La Tulipe se redressa prestement et décocha une flèche de son grand arc. Le trait siffla, mais la cheveuleuse l’évita aisément. Le projectile se perdit dans la chevelure sombre et épaisse et le bois en craqua, brisé. Souriceau tremblait en regardant sa mort approcher, la colère qu’il avait déclenchée. La distance se réduisait rapidement. Vingt mètres. Dix mètres. Cinq, trois, deux, un.

La cheveuleuse avait les yeux dans ceux de Souriceau. Elle le dévorait déjà, elle lui broyait le cœur et l’écorchait vif, lui arrachait les chairs à pleines dents. Souriceau savait que c’était inévitable, et pourtant il la regardait doucement, immobile. Glacé de terreur et d’amour confondus.
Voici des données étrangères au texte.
File: src/hw/rtl/lpc_pkg.sv
package lpc_pkg;

    // Field widths
    localparam int POT_BITS    = 12;
    localparam int GAIN_BITS   = 10;
    localparam int OFFSET_BITS = 10;
    localparam int MARGIN_BITS = 10;
    localparam int DRIVE_BITS  = 8;

    // Error spans height - pot + offset, two bits above the pot width
    localparam int ERR_BITS  = POT_BITS + 2;
    localparam int PROD_BITS = ERR_BITS + GAIN_BITS;
    localparam int Q_SHIFT   = 8;
    localparam int QUOT_BITS = PROD_BITS - Q_SHIFT;

    localparam int DRIVE_LIMIT = 127;

    // Configuration port
    localparam int CFG_INDEX_BITS = 3;
    localparam int CFG_DATA_BITS  = 12;

    localparam logic [CFG_INDEX_BITS-1:0] REG_GAIN_UP       = 3'd0;
    localparam logic [CFG_INDEX_BITS-1:0] REG_GAIN_DOWN     = 3'd1;
    localparam logic [CFG_INDEX_BITS-1:0] REG_LEFT_OFFSET   = 3'd2;
    localparam logic [CFG_INDEX_BITS-1:0] REG_GROUND_HEIGHT = 3'd3;
    localparam logic [CFG_INDEX_BITS-1:0] REG_LOW_HEIGHT    = 3'd4;
    localparam logic [CFG_INDEX_BITS-1:0] REG_MED_HEIGHT    = 3'd5;
    localparam logic [CFG_INDEX_BITS-1:0] REG_HIGH_HEIGHT   = 3'd6;
    localparam logic [CFG_INDEX_BITS-1:0] REG_SAFETY_MARGIN = 3'd7;

    // Register reset values
    localparam logic [GAIN_BITS-1:0]   RST_GAIN_UP       = 10'd154;
    localparam logic [GAIN_BITS-1:0]   RST_GAIN_DOWN     = 10'd51;
    localparam logic [OFFSET_BITS-1:0] RST_LEFT_OFFSET   = 10'd30;
    localparam logic [POT_BITS-1:0]    RST_GROUND_HEIGHT = 12'd550;
    localparam logic [POT_BITS-1:0]    RST_LOW_HEIGHT    = 12'd1300;
    localparam logic [POT_BITS-1:0]    RST_MED_HEIGHT    = 12'd1800;
    localparam logic [POT_BITS-1:0]    RST_HIGH_HEIGHT   = 12'd2500;
    localparam logic [MARGIN_BITS-1:0] RST_SAFETY_MARGIN = 10'd50;

endpackage

File: src/hw/rtl/lpc_p_term.sv
// Proportional term for one side: sign-magnitude Q8 multiply,
// truncated toward zero, saturated to the drive limit.
module lpc_p_term
(
    input  logic signed [lpc_pkg::ERR_BITS-1:0]   err,
    input  logic        [lpc_pkg::GAIN_BITS-1:0]  gain_up,
    input  logic        [lpc_pkg::GAIN_BITS-1:0]  gain_down,
    output logic signed [lpc_pkg::DRIVE_BITS-1:0] drive
);

    localparam logic [lpc_pkg::QUOT_BITS-1:0] LIMIT_Q =
        lpc_pkg::QUOT_BITS'(lpc_pkg::DRIVE_LIMIT);

    logic                              positive;
    logic [lpc_pkg::ERR_BITS-1:0]      magnitude;
    logic [lpc_pkg::GAIN_BITS-1:0]     gain;
    logic [lpc_pkg::PROD_BITS-1:0]     product;
    logic [lpc_pkg::QUOT_BITS-1:0]     quotient;
    logic [lpc_pkg::QUOT_BITS-1:0]     bounded;
    logic [lpc_pkg::DRIVE_BITS-1:0]    bounded_narrow;

    // Positive error uses the up gain, zero or negative the down gain
    assign positive  = (err > 0);
    assign magnitude = positive ? err : -err;
    assign gain      = positive ? gain_up : gain_down;

    assign product  = lpc_pkg::PROD_BITS'(magnitude) * lpc_pkg::PROD_BITS'(gain);
    assign quotient = product[lpc_pkg::PROD_BITS-1:lpc_pkg::Q_SHIFT];

    // Saturate the magnitude, then restore the sign
    assign bounded        = (quotient > LIMIT_Q) ? LIMIT_Q : quotient;
    assign bounded_narrow = bounded[lpc_pkg::DRIVE_BITS-1:0];
    assign drive          = positive ? $signed(bounded_narrow) : -$signed(bounded_narrow);

endmodule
Soudain, un cliquetis métallique résonna derrière lui, suivi d’un sifflement court. La cheveuleuse s’arrêta net, les mains aux longs doigts griffus tendus vers le jeune homme. Elle s’effondra lentement en arrière, les plumes d’un gros vireton de fer lui sortant de la poitrine.

Le tisserand avait visé juste. Il rechargea son arbalète en grognant.
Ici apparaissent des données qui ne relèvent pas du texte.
[src/design/i2cln_queue.sv]
// Front end: accepts requests, classifies them and holds them in a two-entry queue.
// Depends on i2cln_pkg and the assertion macro header.
`timescale 1ns / 1ps
`include "i2c_lcd_nibble_writer_macros.svh"

module i2cln_queue (
  input  logic             clk,
  input  logic             rst,
  input  logic             req_valid,
  output logic             req_stall,
  input  i2cln_pkg::req_t  req_data,
  output logic             q_valid,
  output i2cln_pkg::q_item_t q_item,
  input  logic             q_pop
);

  i2cln_pkg::q_item_t slots [2];
  logic       wr_ptr;
  logic       rd_ptr;
  logic [1:0] count;
  logic       push;
  i2cln_pkg::q_item_t item_in;

  // Classify the incoming request
  always_comb begin
    item_in.op              = req_data.command ? i2cln_pkg::OP_SEND : i2cln_pkg::OP_TICK;
    item_in.lcd_byte        = req_data.lcd_byte;
    item_in.register_select = req_data.register_select;
    item_in.sda_sample      = req_data.sda_sample;
  end

  assign req_stall = (count == 2'd2);
  assign push      = req_valid && !req_stall;
  assign q_valid   = (count != 2'd0);
  assign q_item    = slots[rd_ptr];

  // Storage
  always_ff @(posedge clk) begin
    if (push) begin
      slots[wr_ptr] <= item_in;
    end
  end

  // Pointers and fill count
  always_ff @(posedge clk) begin
    if (rst) begin
      wr_ptr <= 1'b0;
      rd_ptr <= 1'b0;
      count  <= 2'd0;
    end else begin
      if (push) wr_ptr <= ~wr_ptr;
      if (q_pop) rd_ptr <= ~rd_ptr;
      if (push && !q_pop) begin
        count <= count + 2'd1;
      end else if (q_pop && !push) begin
        count <= count - 2'd1;
      end
    end
  end

  `I2CLN_ASSERT_ALWAYS(a_count_bound, rst || count != 2'd3)
  `I2CLN_ASSERT(a_pop_only_valid, q_pop |-> q_valid)
  `I2CLN_ASSERT(a_push_grows, (push && !q_pop) |=> count == $past(count) + 2'd1)

endmodule

[src/design/i2cln_engine.sv]
// Back end: bus sequencer that steps one delay phase per queued request,
// plus the output register. Depends on i2cln_pkg and the assertion macro header.
`timescale 1ns / 1ps
`include "i2c_lcd_nibble_writer_macros.svh"

module i2cln_engine (
  input  logic               clk,
  input  logic               rst,
  input  i2cln_pkg::cfg_t    cfg,
  input  logic               q_valid,
  input  i2cln_pkg::q_item_t q_item,
  output logic               q_pop,
  output logic               res_valid,
  input  logic               res_stall,
  output i2cln_pkg::res_t    res_data
);

  logic [2:0] phase,       phase_next;
  logic [1:0] sub_step,    sub_step_next;
  logic [2:0] bit_count,   bit_count_next;
  logic [2:0] byte_count,  byte_count_next;
  logic [7:0] shift_byte,  shift_byte_next;
  logic [7:0] held_byte,   held_byte_next;
  logic       held_select, held_select_next;
  logic       error_seen,  error_seen_next;
  logic       scl_level,   scl_level_next;
  logic       sda_level,   sda_level_next;
  logic       done, nack, refused, lines_upd;

  // Expander byte k (1..4): nibble, enable on odd k, backlight, select
  function automatic logic [7:0] expander_byte(input logic [7:0] hb, input logic sel,
                                               input logic bl, input logic [2:0] k);
    logic [7:0] v;
    v = (k <= 3'd2) ? (hb & i2cln_pkg::NIBBLE_HI) : ({hb[3:0], 4'h0});
    if (k[0]) v = v | i2cln_pkg::EXP_EN;
    if (bl)   v = v | i2cln_pkg::EXP_BL;
    if (sel)  v = v | i2cln_pkg::EXP_RS;
    return v;
  endfunction

  // Take the next request when the output register is free or being emptied
  assign q_pop = q_valid && (!res_valid || !res_stall);

  // One sequencer step
  always_comb begin
    phase_next       = phase;
    sub_step_next    = sub_step;
    bit_count_next   = bit_count;
    byte_count_next  = byte_count;
    shift_byte_next  = shift_byte;
    held_byte_next   = held_byte;
    held_select_next = held_select;
    error_seen_next  = error_seen;
    scl_level_next   = scl_level;
    sda_level_next   = sda_level;
    done      = 1'b0;
    nack      = 1'b0;
    refused   = 1'b0;
    lines_upd = 1'b0;

    if (q_item.op == i2cln_pkg::OP_SEND) begin
      if (phase != i2cln_pkg::PH_IDLE) begin
        refused = 1'b1;
      end else begin
        held_byte_next   = q_item.lcd_byte;
        held_select_next = q_item.register_select;
        error_seen_next  = 1'b0;
        byte_count_next  = 3'd0;
        bit_count_next   = 3'd7;
        shift_byte_next  = {cfg.slave_address, 1'b0};
        phase_next       = i2cln_pkg::PH_START;
        sub_step_next    = 2'd0;
        lines_upd        = 1'b1;
      end
    end else begin
      lines_upd = 1'b1;
      case (phase)
        i2cln_pkg::PH_IDLE: begin
          sub_step_next = sub_step;
        end
        i2cln_pkg::PH_START: begin
          if (sub_step < 2'd2) begin
            sub_step_next = sub_step + 2'd1;
          end else begin
            phase_next    = i2cln_pkg::PH_BIT;
            sub_step_next = 2'd0;
          end
        end
        i2cln_pkg::PH_BIT: begin
          if (sub_step == 2'd0) begin
            sub_step_next = 2'd1;
          end else if (sub_step == 2'd1) begin
            sub_step_next = 2'd0;
            if (bit_count == 3'd0) begin
              phase_next = i2cln_pkg::PH_ACK;
            end else begin
              bit_count_next = bit_count - 3'd1;
            end
          end else begin
            phase_next    = i2cln_pkg::PH_IDLE;
            sub_step_next = 2'd0;
          end
        end
        i2cln_pkg::PH_ACK: begin
          if (sub_step == 2'd0) begin
            sub_step_next = 2'd1;
          end else if (sub_step == 2'd1) begin
            // end of clock-high half: a high line is a NACK
            if (q_item.sda_sample) error_seen_next = 1'b1;
            sub_step_next = 2'd2;
          end else if (sub_step == 2'd2) begin
            sub_step_next = 2'd0;
            if (error_seen || byte_count >= i2cln_pkg::LAST_DATA_BYTE) begin
              phase_next = i2cln_pkg::PH_STOP;
            end else begin
              byte_count_next = byte_count + 3'd1;
              shift_byte_next = expander_byte(held_byte, held_select,
                                              cfg.backlight_on, byte_count + 3'd1);
              bit_count_next  = 3'd7;
              phase_next      = i2cln_pkg::PH_BIT;
            end
          end else begin
            phase_next    = i2cln_pkg::PH_IDLE;
            sub_step_next = 2'd0;
          end
        end
        i2cln_pkg::PH_STOP: begin
          if (sub_step < 2'd2) begin
            sub_step_next = sub_step + 2'd1;
          end else begin
            phase_next    = i2cln_pkg::PH_IDLE;
            sub_step_next = 2'd0;
            done          = 1'b1;
            nack          = error_seen;
          end
        end
        default: begin
          phase_next    = i2cln_pkg::PH_IDLE;
          sub_step_next = 2'd0;
        end
      endcase
    end

    // Line levels for the phase just entered
    if (lines_upd) begin
      case (phase_next)
        i2cln_pkg::PH_START: begin
          scl_level_next = (sub_step_next < 2'd2);
          sda_level_next = (sub_step_next == 2'd0);
        end
        i2cln_pkg::PH_BIT: begin
          scl_level_next = (sub_step_next == 2'd1);
          sda_level_next = shift_byte_next[bit_count_next];
        end
        i2cln_pkg::PH_ACK: begin
          scl_level_next = (sub_step_next == 2'd1);
          sda_level_next = 1'b1;
        end
        i2cln_pkg::PH_STOP: begin
          scl_level_next = (sub_step_next >= 2'd1);
          sda_level_next = (sub_step_next == 2'd2);
        end
        default: begin
          scl_level_next = 1'b1;
          sda_level_next = 1'b1;
        end
      endcase
    end
  end

  // Sequencer state
  always_ff @(posedge clk) begin
    if (rst) begin
      phase       <= i2cln_pkg::PH_IDLE;
      sub_step    <= 2'd0;
      bit_count   <= 3'd7;
      byte_count  <= 3'd0;
      shift_byte  <= 8'd0;
      held_byte   <= 8'd0;
      held_select <= 1'b0;
      error_seen  <= 1'b0;
      scl_level   <= 1'b1;
      sda_level   <= 1'b1;
    end else if (q_pop) begin
      phase       <= phase_next;
      sub_step    <= sub_step_next;
      bit_count   <= bit_count_next;
      byte_count  <= byte_count_next;
      shift_byte  <= shift_byte_next;
      held_byte   <= held_byte_next;
      held_select <= held_select_next;
      error_seen  <= error_seen_next;
      scl_level   <= scl_level_next;
      sda_level   <= sda_level_next;
    end
  end

  // Output register
  always_ff @(posedge clk) begin
    if (rst) begin
      res_valid <= 1'b0;
    end else if (q_pop) begin
      res_valid <= 1'b1;
    end else if (!res_stall) begin
      res_valid <= 1'b0;
    end
  end

  always_ff @(posedge clk) begin
    if (q_pop) begin
      res_data.scl_release <= scl_level_next;
      res_data.sda_release <= sda_level_next;
      res_data.busy_res    <= (phase_next != i2cln_pkg::PH_IDLE);
      res_data.done_res    <= done;
      res_data.nack_error  <= nack;
      res_data.refused     <= refused;
    end
  end

  `I2CLN_ASSERT(a_no_pop_on_stall, (res_valid && res_stall) |-> !q_pop)
  `I2CLN_ASSERT(a_done_ends_busy, (res_valid && res_data.done_res) |-> !res_data.busy_res)
  `I2CLN_ASSERT(a_nack_with_done, (res_valid && res_data.nack_error) |-> res_data.done_res)
  `I2CLN_ASSERT(a_refused_busy, (res_valid && res_data.refused) |-> res_data.busy_res)

endmodule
Autour du corps clair de la cheveuleuse, l’eau se colora de rouge. Souriceau restait les yeux fixés sur la carnassière abattue. Le visage de cette dernière avait retrouvé la douceur de celui d’une jeune femme en fleur. Étendue, elle semblait dormir, nue et belle.

La voix de Tulipeau lui parvint de derrière, comme de très loin.
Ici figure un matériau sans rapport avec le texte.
File: config.mk
export PLATFORM = sky130hd
export DESIGN_NAME = led_status_pattern_sequencer
export DESIGN_NICKNAME = d
export VERILOG_FILES = /design/src/lsps_pkg.sv /design/src/lsps_step_unit.sv /design/src/led_status_pattern_sequencer.sv
export SDC_FILE = /design/constraint.sdc
export NUM_CORES = 1
export LEC_CHECK = 0
export ABC_AREA = 0
export BUFFER_PORTS_ARGS = -buffer_cell sky130_fd_sc_hd__buf_4
export CAP_MARGIN = 5
export CORE_MARGIN = 5
export CORE_UTILIZATION = 45
export DETAILED_ROUTE_END_ITERATION = 16
export PLACE_DENSITY = 0.62
export SETUP_SLACK_MARGIN = 0.3
export SLEW_MARGIN = 20
export SYNTH_ARGS = -nofsm -noshare
export SYNTH_HDL_FRONTEND = slang
export SYNTH_SLANG_ARGS = --single-unit
File: constraint.sdc
create_clock -name clk -period 6.9 [get_ports clk]
set_input_delay 1.38 -clock clk [delete_from_list [all_inputs] [get_ports clk]]
set_output_delay 1.38 -clock clk [all_outputs]
set_load 0.03 [all_outputs]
« Vient la partie la moins mignonne. Chaque fois, je me dis que je comprends, je comprends pourquoi il n’y a pas de femme dans la traque à la cheveuleuse… »

La Tulipe s’avança, un long poignard à la main. Il se pencha sur le cadavre de la jeune femme et lui passa délicatement la lame sur le haut du front, à la limite entre la peau et le cuir chevelu. Le sang coula et Souriceau détourna les yeux. Il ne voulait pas que l’on abîme sa beauté mais il n’osait rien dire, penaud. Au moins, sans un dernier regard elle resterait belle pour lui, intacte.

Quelques minutes plus tard, Tulipeau se redressait et fourrait quelque chose dans son sac.

« Voilà de quoi tresser de bonnes cordes  ! Épaisses et bien solides  ! Avec cela ton père pourra fixer sa corderaie pour la prochaine décennie, je te le dis  ! Son palais ne bougera pas, harnaché au flanc de la montagne : le crin de cheveuleuse est bien le plus solide qui soit  ! »

Après cette tirade, l’animaliste s’éloigna du corps sans vie de la jeune femme. De son sac dépassait une longue mèche de cheveux noirs.